The Camera Bag Problem

On May 14, 2007, in Photo, by psu

When I bought my first SLR film camera, I didn’t give much thought to bags. I needed a small bag to fit the body and two lenses that I had bought, so I went to the store and picked out the smallest Domke (the F-5) which seemed to be big enough. It could fit the camera ready to shoot and the extra lens, and it wasn’t that big. I could get the camera in and out without putting the bag down. When I got a few more lenses, I bought a slightly bigger Domke bag (the F-6) that had extra room for the lenses. That was the last time I was happy with a camera bag.

Once in a while, when I’m bored, I indulge in one of my periodic surveys of the camera bag landscape just to see if anything new has come along. What I always find out is that:

1. Something new has always come along.

2. The something new always sucks.

More than any other part of the industry, the camera bag world is populated primarily by designs that completely fail in one way or another. This is especially true when considering bags for travel. In my mind, the failures are usually for the same basic reasons.

Too much Padding

Under the conditions in which most of us work, you don’t need a lot of padding to protect a camera. When I take my camera to work to take the odd snapshot, I put a towel into the main compartment of my laptop backpack and rest the camera there. That’s really about all you need if you aren’t heading out into a war zone.

People who make camera bags don’t think this is true. They think you need a thick layer of closed cell foam around the outside of the bag, and then they think you need to fill the bag with about 5 pounds of little closed call foam dividers. This exercise in keeping the foam industry in business means two things for your bag:

1. It’s huge and heavy.

2. You can’t get anything in and out. This is especially true if the foam inserts are designed to fit snugly around the lenses. If the fit is too tight you can’t get your hands in there to take the lens out. Brilliant.

The Domke bags don’t have this problem. They use thin canvas and thin foam. It’s too bad the nice little inserts are just a bit too small for my new fat zoom lenses.

Vertical Camera Placement

This seems like a good idea in principle, but in practice it never works out. The idea is to store the camera with the huge zoom lens on it in a “ready to shoot” position by jamming it into the bag vertically. I’ve never used a bag where this worked well. Here is what happens.
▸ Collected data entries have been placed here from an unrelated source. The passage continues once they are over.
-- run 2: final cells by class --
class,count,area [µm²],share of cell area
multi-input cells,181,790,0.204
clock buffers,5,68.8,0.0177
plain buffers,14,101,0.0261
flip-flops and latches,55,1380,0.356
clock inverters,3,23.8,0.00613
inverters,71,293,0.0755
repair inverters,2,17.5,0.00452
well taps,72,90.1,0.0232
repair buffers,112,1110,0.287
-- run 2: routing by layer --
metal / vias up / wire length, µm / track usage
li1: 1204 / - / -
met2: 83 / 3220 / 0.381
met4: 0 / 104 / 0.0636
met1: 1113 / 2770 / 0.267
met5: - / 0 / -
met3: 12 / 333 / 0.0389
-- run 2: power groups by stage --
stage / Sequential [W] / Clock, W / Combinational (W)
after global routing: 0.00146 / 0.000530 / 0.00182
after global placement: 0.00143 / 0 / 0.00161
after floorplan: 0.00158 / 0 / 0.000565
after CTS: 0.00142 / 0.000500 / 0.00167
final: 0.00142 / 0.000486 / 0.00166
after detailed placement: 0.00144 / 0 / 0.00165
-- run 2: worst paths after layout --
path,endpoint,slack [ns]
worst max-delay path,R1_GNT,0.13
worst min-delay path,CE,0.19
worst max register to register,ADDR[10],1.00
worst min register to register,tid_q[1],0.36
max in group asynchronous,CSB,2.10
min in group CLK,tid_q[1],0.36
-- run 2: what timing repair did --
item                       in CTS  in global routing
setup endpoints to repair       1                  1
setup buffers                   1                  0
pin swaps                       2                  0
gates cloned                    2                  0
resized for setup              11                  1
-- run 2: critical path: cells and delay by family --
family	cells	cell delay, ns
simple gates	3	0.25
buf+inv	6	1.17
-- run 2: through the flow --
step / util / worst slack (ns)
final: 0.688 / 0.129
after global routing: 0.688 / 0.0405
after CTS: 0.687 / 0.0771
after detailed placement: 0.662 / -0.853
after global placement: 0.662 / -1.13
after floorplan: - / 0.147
$ cat config.mk
export PLATFORM = sky130hd
export DESIGN_NAME = id_exe_ctrl
export DESIGN_NICKNAME = d
export VERILOG_FILES = /design/src/rtl/cpu_pkg.sv /design/src/rtl/id_exe_ctrl_cond_check.sv /design/src/rtl/id_exe_ctrl.sv
export SDC_FILE = /design/constraint.sdc
export NUM_CORES = 1
export LEC_CHECK = 0
export CORE_ASPECT_RATIO = 2
export CORE_MARGIN = 2
export CORE_UTILIZATION = 35
export DETAILED_ROUTE_END_ITERATION = 7
export GPL_ROUTABILITY_DRIVEN = 1
export PLACE_DENSITY = 0.79
export SYNTH_ARGS = -nofsm -noshare
export SYNTH_HDL_FRONTEND = slang
export SYNTH_HIERARCHICAL = 1
export SYNTH_SLANG_ARGS = --single-unit
export TNS_END_PERCENT = 5
$ cat constraint.sdc
create_clock -name clk -period 2.1 [get_ports clk]
set_input_delay 0.42 -clock clk [delete_from_list [all_inputs] [get_ports clk]]
set_output_delay 0.42 -clock clk [all_outputs]
set_load 0.03 [all_outputs]
$ cat src/rtl/cpu_pkg.sv
// Shared decode constants and the ID/EXE bundle for the ARM-subset core.
package cpu_pkg;

  localparam logic [3:0] EXE_NOP = 4'b0000;
  localparam logic [3:0] EXE_MOV = 4'b0001;
  localparam logic [3:0] EXE_ADD = 4'b0010;
  localparam logic [3:0] EXE_ADC = 4'b0011;
  localparam logic [3:0] EXE_SUB = 4'b0100;
  localparam logic [3:0] EXE_SBC = 4'b0101;
  localparam logic [3:0] EXE_AND = 4'b0110;
  localparam logic [3:0] EXE_ORR = 4'b0111;
  localparam logic [3:0] EXE_EOR = 4'b1000;
  localparam logic [3:0] EXE_MVN = 4'b1001;

  localparam logic [1:0] MODE_DP  = 2'b00;
  localparam logic [1:0] MODE_MEM = 2'b01;
  localparam logic [1:0] MODE_BR  = 2'b10;
  localparam logic [1:0] MODE_ILL = 2'b11;

  localparam logic [3:0] OP_AND = 4'b0000;
  localparam logic [3:0] OP_EOR = 4'b0001;
  localparam logic [3:0] OP_SUB = 4'b0010;
  localparam logic [3:0] OP_ADD = 4'b0100;
  localparam logic [3:0] OP_ADC = 4'b0101;
  localparam logic [3:0] OP_SBC = 4'b0110;
  localparam logic [3:0] OP_TST = 4'b1000;
  localparam logic [3:0] OP_CMP = 4'b1010;
  localparam logic [3:0] OP_ORR = 4'b1100;
  localparam logic [3:0] OP_MOV = 4'b1101;
  localparam logic [3:0] OP_MVN = 4'b1111;

  typedef enum logic [3:0] {
    COND_EQ, COND_NE, COND_CS, COND_CC,
    COND_MI, COND_PL, COND_VS, COND_VC,
    COND_HI, COND_LS, COND_GE, COND_LT,
    COND_GT, COND_LE, COND_AL, COND_NV
  } cond_e;

  localparam int N_BIT = 31;
  localparam int Z_BIT = 30;
  localparam int C_BIT = 29;
  localparam int V_BIT = 28;

  typedef struct packed {
    logic [3:0]  exe_command;
    logic        mem_read;
    logic        mem_write;
    logic        wb_en;
    logic        branch_en;
    logic        s_bit;
    logic        imm;
    logic [3:0]  rn;
    logic [3:0]  rd;
    logic [11:0] shift_operand;
    logic [23:0] signed_imm24;
    logic [31:0] pc;
    logic        valid;
    logic        illegal;
  } id_ex_t;

endpackage

$ cat src/rtl/id_exe_ctrl_cond_check.sv
// ARM condition-field evaluator against an NZCV nibble.
module cond_check
  import cpu_pkg::*;
(
  input  logic [3:0] cond,
  input  logic [3:0] nzcv,
  output logic       pass
);

  logic n, z, c, v;

  assign {n, z, c, v} = nzcv;

  always_comb begin
    pass = 1'b0;
    unique case (cond_e'(cond))
      COND_EQ: pass = z;
      COND_NE: pass = !z;
      COND_CS: pass = c;
      COND_CC: pass = !c;
      COND_MI: pass = n;
      COND_PL: pass = !n;
      COND_VS: pass = v;
      COND_VC: pass = !v;
      COND_HI: pass = c & !z;
      COND_LS: pass = !c | z;
      COND_GE: pass = (n == v);
      COND_LT: pass = (n != v);
      COND_GT: pass = !z & (n == v);
      COND_LE: pass = z | (n != v);
      COND_AL: pass = 1'b1;
      COND_NV: pass = 1'b0;
    endcase
  end

endmodule

$ cat src/rtl/id_exe_ctrl.sv
// ID decode, NZCV status register and ID/EXE pipeline register.
// Define STATUS_FWD_EN to evaluate conditions on flags written this cycle.
module id_exe_ctrl
  import cpu_pkg::*;
(
  input  logic        clk,
  input  logic        rst_n,
  input  logic [31:0] instr_in,
  input  logic        instr_valid,
  input  logic [31:0] pc_in,
  input  logic        stall,
  input  logic        flush,
  input  logic [3:0]  status_bits_in,
  input  logic        status_we,
  output logic [3:0]  exe_command,
  output logic        mem_read,
  output logic        mem_write,
  output logic        wb_en,
  output logic        branch_en,
  output logic        s_bit,
  output logic        imm,
  output logic [3:0]  rn,
  output logic [3:0]  rd,
  output logic [11:0] shift_operand,
  output logic [23:0] signed_imm24,
  output logic [31:0] pc_out,
  output logic        valid_out,
  output logic        illegal_op,
  output logic [31:0] status_reg_out
);

  logic [3:0] nzcv_q;
  logic [3:0] cond_flags;
  logic       cond_pass;
  logic [1:0] mode;
  logic [3:0] op;
  id_ex_t     dec;
  id_ex_t     id_ex_q;

`ifdef STATUS_FWD_EN
  assign cond_flags = status_we ? status_bits_in : nzcv_q;
`else
  assign cond_flags = nzcv_q;
`endif

  cond_check u_cond (
    .cond (instr_in[31:28]),
    .nzcv (cond_flags),
    .pass (cond_pass)
  );

  assign mode = instr_in[27:26];
  assign op   = instr_in[24:21];

  always_comb begin
    dec               = '0;
    dec.rn            = instr_in[19:16];
    dec.rd            = instr_in[15:12];
    dec.shift_operand = instr_in[11:0];
    dec.signed_imm24  = instr_in[23:0];
    dec.pc            = pc_in;
    unique case (mode)
      MODE_DP: begin
        dec.imm   = instr_in[25];
        dec.wb_en = 1'b1;
        dec.s_bit = instr_in[20];
        unique case (op)
          OP_AND: dec.exe_command = EXE_AND;
          OP_EOR: dec.exe_command = EXE_EOR;
          OP_SUB: dec.exe_command = EXE_SUB;
          OP_ADD: dec.exe_command = EXE_ADD;
          OP_ADC: dec.exe_command = EXE_ADC;
          OP_SBC: dec.exe_command = EXE_SBC;
          OP_ORR: dec.exe_command = EXE_ORR;
          OP_MOV: dec.exe_command = EXE_MOV;
          OP_MVN: dec.exe_command = EXE_MVN;
          OP_TST: begin
            dec.exe_command = EXE_AND;
            dec.wb_en       = 1'b0;
            dec.s_bit       = 1'b1;
          end
          OP_CMP: begin
            dec.exe_command = EXE_SUB;
            dec.wb_en       = 1'b0;
            dec.s_bit       = 1'b1;
          end
          default: begin
            dec.illegal = 1'b1;
            dec.imm     = 1'b0;
            dec.wb_en   = 1'b0;
            dec.s_bit   = 1'b0;
          end
        endcase
      end
      MODE_MEM: begin
        dec.exe_command = EXE_ADD;
        dec.mem_read    = instr_in[20];
        dec.wb_en       = instr_in[20];
        dec.mem_write   = !instr_in[20];
      end
      MODE_BR: dec.branch_en = 1'b1;
      default: dec.illegal = 1'b1;
    endcase
    // Killed slots keep their fields but may not touch architectural state.
    if (instr_valid && cond_pass) begin
      dec.valid = 1'b1;
    end else begin
      dec.wb_en     = 1'b0;
      dec.mem_read  = 1'b0;
      dec.mem_write = 1'b0;
      dec.branch_en = 1'b0;
      dec.s_bit     = 1'b0;
      dec.illegal   = 1'b0;
    end
  end

  always_ff @(posedge clk or negedge rst_n) begin
    if (!rst_n) begin
      id_ex_q <= '0;
    end else if (flush) begin
      id_ex_q <= '0;
    end else if (!stall) begin
      id_ex_q <= dec;
    end
  end

  always_ff @(posedge clk or negedge rst_n) begin
    if (!rst_n) begin
      nzcv_q <= '0;
    end else if (status_we) begin
      nzcv_q <= status_bits_in;
    end
  end

  always_comb begin
    status_reg_out        = '0;
    status_reg_out[N_BIT] = nzcv_q[3];
    status_reg_out[Z_BIT] = nzcv_q[2];
    status_reg_out[C_BIT] = nzcv_q[1];
    status_reg_out[V_BIT] = nzcv_q[0];
  end

  assign exe_command   = id_ex_q.exe_command;
  assign mem_read      = id_ex_q.mem_read;
  assign mem_write     = id_ex_q.mem_write;
  assign wb_en         = id_ex_q.wb_en;
  assign branch_en     = id_ex_q.branch_en;
  assign s_bit         = id_ex_q.s_bit;
  assign imm           = id_ex_q.imm;
  assign rn            = id_ex_q.rn;
  assign rd            = id_ex_q.rd;
  assign shift_operand = id_ex_q.shift_operand;
  assign signed_imm24  = id_ex_q.signed_imm24;
  assign pc_out        = id_ex_q.pc;
  assign valid_out     = id_ex_q.valid;
  assign illegal_op    = id_ex_q.illegal;

endmodule
==> metrics.csv <==
stage;metric;value;unit
critical_path;cp-end-kind;register;
critical_path;arrival;2.48;ns
global_route;top_usage_layer;met2;
drt;ant_nets;0;
cts;cts.sinks;72;
sta;fmax;450.4;MHz
critical_path;start_kind;register;
sta;fin_skew;0.002773;ns
critical_path;rr_worst_depth;9;
yosys;synth-main-ff-cell;dfrtp_1;
critical_path;r2r-end;s_bit$_DFFE_PN0P_;
yosys;synth_edf_count;0;
sta;min_period;2.220;ns
floorplanning;placementRows;52;
pwr;seqPwrFrac;38.1;%
final_layout;finalCoreUtilization;55.24;%
floorplanning;io_pins;194;
yosys;synth_cells;322;
floorplanning;initial_utilization;35.71;%
yosys;synth.area.top_cells;dfrtp_1, mux2i_1, buf_4, nor2_1, a32o_1;
final_layout;multiInputGateArea;1430;sq um
sta;setup_viol;7;
sta;maxSlewViolCount;0;
placement;dpl.hpwl;7010;um
floorplanning;die_area;11100;sq um
global_route;grt_overflow;0;
final_layout;final_common_cell;clkdlybuf4s50_1;
final_layout;antenna_cells;0;
drt;firstDrtPassIters;5;
hold_path;hold_class;primary input to asynchronous set/reset pin;
sta;tightest_slew;0.7716;ns
yosys;synth_area;3578;sq um
sta;hold_viol_final;0;
pwr;switching_share;28.19;%
yosys;ys_ff_latch;72;
sta;setup_tns;-0.5335;ns
cts;cts_tree;built;
final_layout;layout_common_cells;clkdlybuf4s50_1, dfrtp_1, mux2i_1, nor2_1, conb_1;
final_layout;drive_gt1_share;11.85;%
final_layout;nets;553;
drt;finalWirelength;9290;um
pwr;p_leak;2.568;nW
floorplanning;core;10020;sq um
cts;clk_pin_slew;0.06;ns
global_route;grt_pass1_vias;2927;
global_route;grtUsageMet3;4.115;%
global_route;grt_max_degree;39;
final_layout;fill_cells;910;
yosys;async_reset_ff_share;100.0;%
status;failed_checks;setup timing;
critical_path;reg2reg_slack;-0.12;ns
global_route;use_met2;30.39;%
critical_path;criticalPathCategory;register to register;
cts;htree_num_levels;3;
final_layout;seqCellArea;1807;sq um
global_route;met1_usage;16.46;%
job;drv_cap;0;
critical_path;r2r_start;cond_flags[0]$_DFFE_PN0P_;
sta;worst_slack;-0.1201;ns
yosys;yosys_warnings;6;
sta;rsz0062_at_grt;true;
pwr;internal_power;2.865;mW
drt;routed-via-count;2865;
drt;avgViaCountPerCell;4.651;
drt;wire_per_inst;15.08;um
critical_path;cp_max_fo;6;
yosys;seq_area_frac_synth;50.35;%
pwr;vdd_ir_drop_max;0.0004341;V
yosys;synth_top_area_share;50.35;%
cts;root_buffer;clkbuf_16;
global_route;grtUsageTotal;16.78;%
pwr;clkPwrFrac;38.5;%
pwr;p_comb_share;23.4;%
global_route;grt_pass1_wl;14130;um
yosys;synth_area_leader_cell;dfrtp_1;
placement;io_buffers;165;
cts;clock_path_buffers;2;
cts;clkLatencyLatePin;0.33;ns
drt;drc;0;
status;run_status;finished, violations left;
floorplanning;die_y;147.0;um
pwr;power;3.989;mW
sta;slew_headroom;48.45;%
drt;first_iter_violations;76;
pwr;p_per_area;720.6;nW/um^2
floorplanning;die_x;75.50;um
final_layout;syn2layout_area_growth;54.69;%
pwr;power.net_switching;1.124;mW
sta;period_share;105.7;%
placement;routabilityCongestion;0.7772;
yosys;syn_area_per_cell;11.11;sq um
cts;cts-buffers-inserted;9;
yosys;ys_types;42;
critical_path;crit_required;2.36;ns
placement;pre_cts_slack;-0.6339;ns
global_route;antenna_found_initial;0;
[sequential cells by signal, indices dropped and copies added, names as in the netlist, 3 cells and up]
register,flops
pc_out,32
shift_operand,11
signed_imm24,7
cond_flags,4
exe_command,4
rd,3
rn,3
[cell usage after synthesis (2+ instances only)]
cell	count
buf_4	55
inv_1	5
mux2_2	4
nor2b_1	2
buf_2	6
clkbuf_1	3
buf_1	3
a22o_1	2
xor2_1	5
mux2i_1	58
nand2b_1	3
a21oi_1	4
ha_1	3
nand2_1	4
dfrtp_1	72
nor2_1	59
a32o_1	6
o21ai_0	4
[timing repair]
action                                  in CTS  in global routing
gates resized for setup                      8                 10
endpoints found under the setup margin       7                  7
hold endpoints to repair                     0                  0
pin swaps                                    5                  6
hold buffers                                 0                  0
buffers inserted                             2                  1
[power groups by stage]
stage          clock, mW  combinational [mW]  sequential, mW
3_5_place_dp           0               0.913            1.54
2_1_floorplan          0               0.399            1.68
3_3_place_gp           0               0.894            1.54
4_1_cts             1.59               0.928            1.52
5_1_grt             1.65               0.988            1.53
6_report            1.54               0.935            1.52
[worst max path at each step]
stage                     cells past startpoint                       from  slack (ns)                 to
after floorplan                               9  cond_flags[3]$_DFFE_PN0P_        0.02  s_bit$_DFFE_PN0P_
after global placement                       10               instr_in[28]       -0.51  s_bit$_DFFE_PN0P_
after detailed placement                     10               instr_in[28]       -0.63  s_bit$_DFFE_PN0P_
after CTS                                     9  cond_flags[0]$_DFFE_PN0P_       -0.07  wb_en$_DFFE_PN0P_
after global routing                          9  cond_flags[0]$_DFFE_PN0P_       -0.17  s_bit$_DFFE_PN0P_
final                                         9  cond_flags[0]$_DFFE_PN0P_       -0.12  s_bit$_DFFE_PN0P_
[routing by layer]
| metal | wire (um) | part of all wire [%] | vias up |
|---|---|---|---|
| li1 | - | - | 1315 |
| met4 | 310 | 3.3 | 0 |
| met1 | 3134 | 34 | 1389 |
| met3 | 522 | 5.6 | 25 |
| met2 | 5323 | 57 | 136 |
| met5 | 0 | 0 | - |
[critical path: stages, from the launching register on]
cell and delay [ns]:
dfrtp_2 0.42, xor2_2 0.19, xor2_1 0.15, a2111oi_1 0.42, a311oi_1 0.12, o22ai_2 0.17, nor4bb_4 0.22, buf_4 0.18
and2_4 0.15, a32o_1 0.14
[stage by stage]
| step | std cells | cell area (sq um) | hold slack [ns] |
|---|---|---|---|
| final | 616 | 5535 | 0.04240 |
| after global routing | 616 | 5535 | 0.06136 |
| after CTS | 615 | 5503 | 0.04691 |
| after detailed placement | 598 | 5156 | 0.4109 |
| after global placement | 598 | 5156 | 0.3985 |
| after floorplan | 349 | 3682 | 0.1244 |
[final cells by class]
type	instances	area share [%]
Clock inverter	5	0.9946
Sequential cell	72	32.64
Timing Repair Buffer	184	32.57
Clock buffer	11	4.566
Tap cell	135	3.052
Inverter	5	0.3391
Multi-Input combinational cell	204	25.84
[logic make-up after synthesis]
group                    after synthesis  synth area share [%]
other                                  1                0.1048
XOR/XNOR                               6                 1.469
AND/OR/NAND/NOR                       77                 9.510
buffers and inverters                 73                 13.85
multiplexers                          62                 17.48
flip-flops                            72                 50.35
adder cells (fa/ha/maj)                3                 1.049
AO/OA/AOI/OAI                         28                 6.189
Note: power is estimated with default switching activity, not from simulation.
--- src/rtl/img_pkg.sv ---
// Shared types and helpers for the image frame sequencer.
// Latency: n/a (types and a pure function only).
// Backpressure: n/a.
//
// Contents: processing-operation codes, frame FSM states and the
// pixel-pair address helper used by the read address generator.
package img_pkg;

  typedef enum logic [1:0] {
    OP_BRIGHT = 2'd0,
    OP_INVERT = 2'd1,
    OP_BW     = 2'd2,
    OP_THRESH = 2'd3
  } op_e;

  // The ST_ prefix keeps the state names clear of the VSYNC/HSYNC ports.
  typedef enum logic [2:0] {
    ST_IDLE,
    ST_VSYNC,
    ST_BLANK,
    ST_DATA,
    ST_DONE
  } state_e;

  // Pixel-pair index of an even column within a frame of the given line width.
  function automatic int unsigned pair_addr(input int unsigned row,
                                            input int unsigned col,
                                            input int unsigned width);
    return row * (width / 2) + col / 2;
  endfunction

endpackage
You push the camera into the bag and it’s all going well until the body of the camera hits the mouth of the bag. Then mouth of the bag is never quite wide enough or tall enough or deep enough or something so that you can clear it, and the foam and all the zippers and get the god-damned camera back in the bag. At this point you give up and throw the bag in a river.

I realize that there are some who will argue that the whole idea of holding the camera in the bag ready to shoot is stupid. You should have the camera out and about if you think you are going to be taking pictures. I understand this point of view. But as an amateur poseur on vacation, I tend carry the camera more than I shoot with it. I need the camera around for when opportunities arise, but I simply can’t function in a mode where the camera is hanging off of one shoulder or around my neck most of the time. That makes things like chasing family members, buying drinks and snacks, and other every day activities impossible. Therefore, what I need is a bag that can store my camera with the lens on it, and make it easy for me to get the thing in and out when I want it.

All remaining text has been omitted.